23. Summary & Quick Reference¶
Constructor Parameters¶
HamiltonianEncoding(
n_features: int, # Required: 1+
hamiltonian_type: str = 'iqp', # 'iqp', 'pauli_z', 'xy', 'heisenberg'
evolution_time: float = 1.0, # Any finite float (incl. negative)
reps: int = 2, # >= 1 (Trotter steps)
entanglement: str = 'full', # 'full', 'linear', 'circular'
insert_barriers: bool = True, # Qiskit-only barriers
max_pairs: int | None = None, # Limit entanglement pairs
include_single_qubit_terms: bool = True, # Z_i terms (XY/Heisenberg only)
)
Key Methods¶
| Method | Returns | Description |
|---|---|---|
get_circuit(x, backend) |
Circuit | Single sample circuit |
get_circuits(X, backend, parallel, max_workers) |
List[Circuit] | Batch circuits |
iter_circuits(X, backend) |
Generator | Memory-efficient batch |
get_entanglement_pairs() |
List[Tuple] | Qubit interaction pairs |
gate_count_breakdown() |
GateCountBreakdown | Upper-bound gate counts |
count_gates(x) |
Dict | Exact gate counts for input |
resource_summary() |
Dict | Comprehensive resource analysis |
Key Properties¶
| Property | Type | Description |
|---|---|---|
n_features |
int | Number of input features |
n_qubits |
int | = n_features |
depth |
int | Exact circuit depth (cached) |
properties |
EncodingProperties | Full property dataclass |
config |
dict | Configuration (read-only copy) |
Rotation Angle Formulas¶
- Single-qubit: $\text{angle} = \frac{t}{r} \cdot x_i$
- Two-qubit: $\text{angle} = \frac{t}{r} \cdot (\pi - x_i)(\pi - x_j)$
Data Preprocessing¶
- Recommended: Scale features to $[0, 1]$ or $[-1, 1]$
- Avoid: Ranges including $\pi \approx 3.14159$ in the interior
- Zero features: Produce zero single-qubit rotation (gates skipped)

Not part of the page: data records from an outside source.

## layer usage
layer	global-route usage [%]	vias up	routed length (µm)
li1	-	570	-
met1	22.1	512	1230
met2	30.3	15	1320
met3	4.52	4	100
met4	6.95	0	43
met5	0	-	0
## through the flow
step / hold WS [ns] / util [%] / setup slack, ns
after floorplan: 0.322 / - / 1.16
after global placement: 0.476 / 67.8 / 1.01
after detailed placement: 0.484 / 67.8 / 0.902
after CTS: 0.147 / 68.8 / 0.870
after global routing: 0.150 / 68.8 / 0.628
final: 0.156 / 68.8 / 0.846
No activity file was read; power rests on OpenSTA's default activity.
File: config.mk
export PLATFORM = sky130hd
export DESIGN_NAME = fiqsel_top
export DESIGN_NICKNAME = d
export VERILOG_FILES = /design/src/rtl/fiqsel_pkg.sv /design/src/rtl/fiqsel_regs.sv /design/src/rtl/fiqsel_src_mux.sv /design/src/rtl/fiqsel_out_stage.sv /design/src/rtl/fiqsel_top.sv
export SDC_FILE = /design/constraint.sdc
export NUM_CORES = 1
export LEC_CHECK = 0
export BUFFER_PORTS_ARGS = -buffer_cell sky130_fd_sc_hd__buf_4
export CAP_MARGIN = 10
export CORE_AREA = 4 4 86 88
export CTS_BUF_LIST = sky130_fd_sc_hd__clkbuf_2
export DETAILED_ROUTE_END_ITERATION = 7
export DIE_AREA = 0 0 90 92
export MAX_ROUTING_LAYER = met4
export PLACE_DENSITY = 0.78
export RECOVER_POWER = 50
export SLEW_MARGIN = 15
export SYNTH_ARGS = -nofsm -noshare
export SYNTH_HDL_FRONTEND = slang
export SYNTH_SLANG_ARGS = --single-unit
File: constraint.sdc
create_clock -name clk -period 2.01 [get_ports clk]
set_clock_uncertainty 0.15 [all_clocks]
set_input_delay 0.402 -clock clk [delete_from_list [all_inputs] [get_ports clk]]
set_output_delay 0.402 -clock clk [all_outputs]
set_load 0.02 [all_outputs]
File: src/rtl/fiqsel_pkg.sv
package fiqsel_pkg;

  localparam int unsigned GRP0_N = 8;
  localparam int unsigned GRP1_N = 32;
  localparam int unsigned GRP2_N = 32;

  // Source count and the width needed to number them.
  function automatic int unsigned total_sources(input int unsigned n0,
                                                input int unsigned n1,
                                                input int unsigned n2);
    return n0 + n1 + n2;
  endfunction

  function automatic int unsigned index_width(input int unsigned n);
    return (n <= 1) ? 1 : $clog2(n);
  endfunction

endpackage

File: src/rtl/fiqsel_regs.sv
module fiqsel_regs #(
  parameter int unsigned ADDR_W   = 8,
  parameter int unsigned DATA_W   = 32,
  parameter int unsigned IDX_W    = 7,
  parameter logic [ADDR_W-1:0] CTRL_OFS = 8'h0C
) (
  input  logic              clk,
  input  logic              rst_n,
  input  logic              wr_i,
  input  logic [ADDR_W-1:0] waddr_i,
  input  logic [DATA_W-1:0] wdata_i,
  input  logic [ADDR_W-1:0] raddr_i,
  output logic [DATA_W-1:0] rdata_o,
  output logic [IDX_W-1:0]  idx_o,
  output logic              en_o,
  output logic              wr_hit_o
);

  localparam int unsigned CTRL_W = IDX_W + 1;

  logic [CTRL_W-1:0] ctrl_q;

  assign wr_hit_o = wr_i && (waddr_i == CTRL_OFS);

  always_ff @(posedge clk or negedge rst_n) begin
    if (!rst_n) begin
      ctrl_q <= '0;
    end else if (wr_hit_o) begin
      ctrl_q <= wdata_i[CTRL_W-1:0];
    end
  end

  assign idx_o = ctrl_q[IDX_W-1:0];
  assign en_o  = ctrl_q[IDX_W];

  always_comb begin
    rdata_o = '0;
    if (raddr_i == CTRL_OFS) begin
      rdata_o[CTRL_W-1:0] = ctrl_q;
    end
  end

endmodule
===== src/rtl/ptr_snoop.sv =====
module ptr_snoop
  import crtc_snoop_pkg::*;
(
  input  logic        clk,
  input  logic        rst_n,
  input  logic        dat_wr,
  input  logic        vid_wr,
  input  logic [7:0]  reg_num,
  input  logic [7:0]  wdata,
  output logic [15:0] cell_ptr,
  output logic        pend
);
  logic hit_hi, hit_lo;
  assign hit_hi = dat_wr && (reg_num == REG_PTR_HI);
  assign hit_lo = dat_wr && (reg_num == REG_PTR_LO);

  always_ff @(posedge clk) begin
    if (!rst_n) begin
      cell_ptr <= '0;
      pend     <= 1'b0;
    end else begin
      if (hit_hi) cell_ptr[15:8] <= wdata;
      if (hit_lo) cell_ptr[7:0]  <= wdata;
      if (hit_hi || hit_lo) pend <= 1'b1;
      else if (vid_wr)      pend <= 1'b0;
    end
  end

  AST_HI_KEEPS_LO: assert property (@(posedge clk) disable iff (!rst_n)
    hit_hi |=> cell_ptr[7:0] == $past(cell_ptr[7:0]));
  AST_LO_KEEPS_HI: assert property (@(posedge clk) disable iff (!rst_n)
    hit_lo |=> cell_ptr[15:8] == $past(cell_ptr[15:8]));
  AST_OTHER_REG_HOLD: assert property (@(posedge clk) disable iff (!rst_n)
    (dat_wr && reg_num != REG_PTR_HI && reg_num != REG_PTR_LO) |=> $stable(cell_ptr));
  AST_PEND_CLEAR: assert property (@(posedge clk) disable iff (!rst_n)
    (vid_wr && !dat_wr) |=> !pend);
endmodule


===== src/rtl/vram_wr_gen.sv =====
module vram_wr_gen
  import crtc_snoop_pkg::*;
(
  input  logic        clk,
  input  logic        rst_n,
  input  logic        vid_wr,
  input  logic        vid_off,
  input  logic [15:0] cell_ptr,
  input  logic [7:0]  wdata,
  output logic        we,
  output logic [15:0] addr,
  output logic [7:0]  data
);
  always_ff @(posedge clk) begin
    if (!rst_n) begin
      we   <= 1'b0;
      addr <= '0;
      data <= '0;
    end else begin
      we <= vid_wr;
      if (vid_wr) begin
        addr <= cell_byte_addr(cell_ptr, vid_off);
        data <= wdata;
      end
    end
  end

  AST_WE_FROM_PORT: assert property (@(posedge clk) disable iff (!rst_n)
    we |-> $past(vid_wr));
  AST_ADDR_LSB: assert property (@(posedge clk) disable iff (!rst_n)
    we |-> addr[0] == $past(vid_off));
endmodule
==> config.mk <==
export PLATFORM = sky130hd
export DESIGN_NAME = irq_gate
export DESIGN_NICKNAME = d
export VERILOG_FILES = /design/src/rtl/irq_gate_pkg.sv /design/src/rtl/irq_gate_prop_table.sv /design/src/rtl/irq_gate_pend.sv /design/src/rtl/irq_gate_pick.sv /design/src/rtl/irq_gate_stack.sv /design/src/rtl/irq_gate.sv
export SDC_FILE = /design/constraint.sdc
export NUM_CORES = 1
export LEC_CHECK = 0
export BUFFER_PORTS_ARGS = -buffer_cell sky130_fd_sc_hd__buf_2
export CELL_PAD_IN_SITES_DETAIL_PLACEMENT = 1
export CELL_PAD_IN_SITES_GLOBAL_PLACEMENT = 1
export CORE_ASPECT_RATIO = 1.2
export CORE_MARGIN = 3
export CORE_UTILIZATION = 53
export DETAILED_ROUTE_END_ITERATION = 7
export HOLD_SLACK_MARGIN = 0.03
export PLACE_DENSITY_LB_ADDON = 0.05
export SLEW_MARGIN = 10
export SYNTH_ARGS = -nofsm -noshare
export SYNTH_HDL_FRONTEND = slang
export SYNTH_HIERARCHICAL = 1
export SYNTH_SLANG_ARGS = --single-unit
==> constraint.sdc <==
create_clock -name clk -period 45.7 [get_ports clk]
set_input_delay 2.285 -clock clk [delete_from_list [all_inputs] [get_ports clk]]
set_output_delay 2.285 -clock clk [all_outputs]
set_load 0.05 [all_outputs]
==> src/rtl/irq_gate_pkg.sv <==
package irq_gate_pkg;

    // Operation applied to the saved-priority stack in a cycle.
    typedef enum logic [1:0] {
        STK_HOLD = 2'd0,
        STK_PUSH = 2'd1,
        STK_POP  = 2'd2
    } stk_op_e;

    // Widest priority the block supports; narrower builds zero-extend.
    localparam int unsigned PRIO_MAX_W = 8;
    localparam int unsigned PRIO_MIN_W = 3;

    // True when priority a is strictly more urgent than priority b.
    function automatic logic more_urgent(input logic [PRIO_MAX_W-1:0] a,
                                         input logic [PRIO_MAX_W-1:0] b);
        return a < b;
    endfunction

endpackage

- Features = $\pi$: Produce zero two-qubit interaction (critical point)
# Final validation: create every valid configuration combination
count = 0
for htype in ['iqp', 'xy', 'heisenberg', 'pauli_z']:
for topology in ['full', 'linear', 'circular']:
for reps in [1, 2, 3]:
for single_q in [True, False]:
enc = HamiltonianEncoding(
n_features=4,
hamiltonian_type=htype,
entanglement=topology,
reps=reps,
include_single_qubit_terms=single_q,
)
# Verify properties compute without error
_ = enc.properties
_ = enc.gate_count_breakdown()
_ = enc.resource_summary()
_ = enc.get_entanglement_pairs()
count += 1
print(f"Successfully validated {count} configuration combinations!")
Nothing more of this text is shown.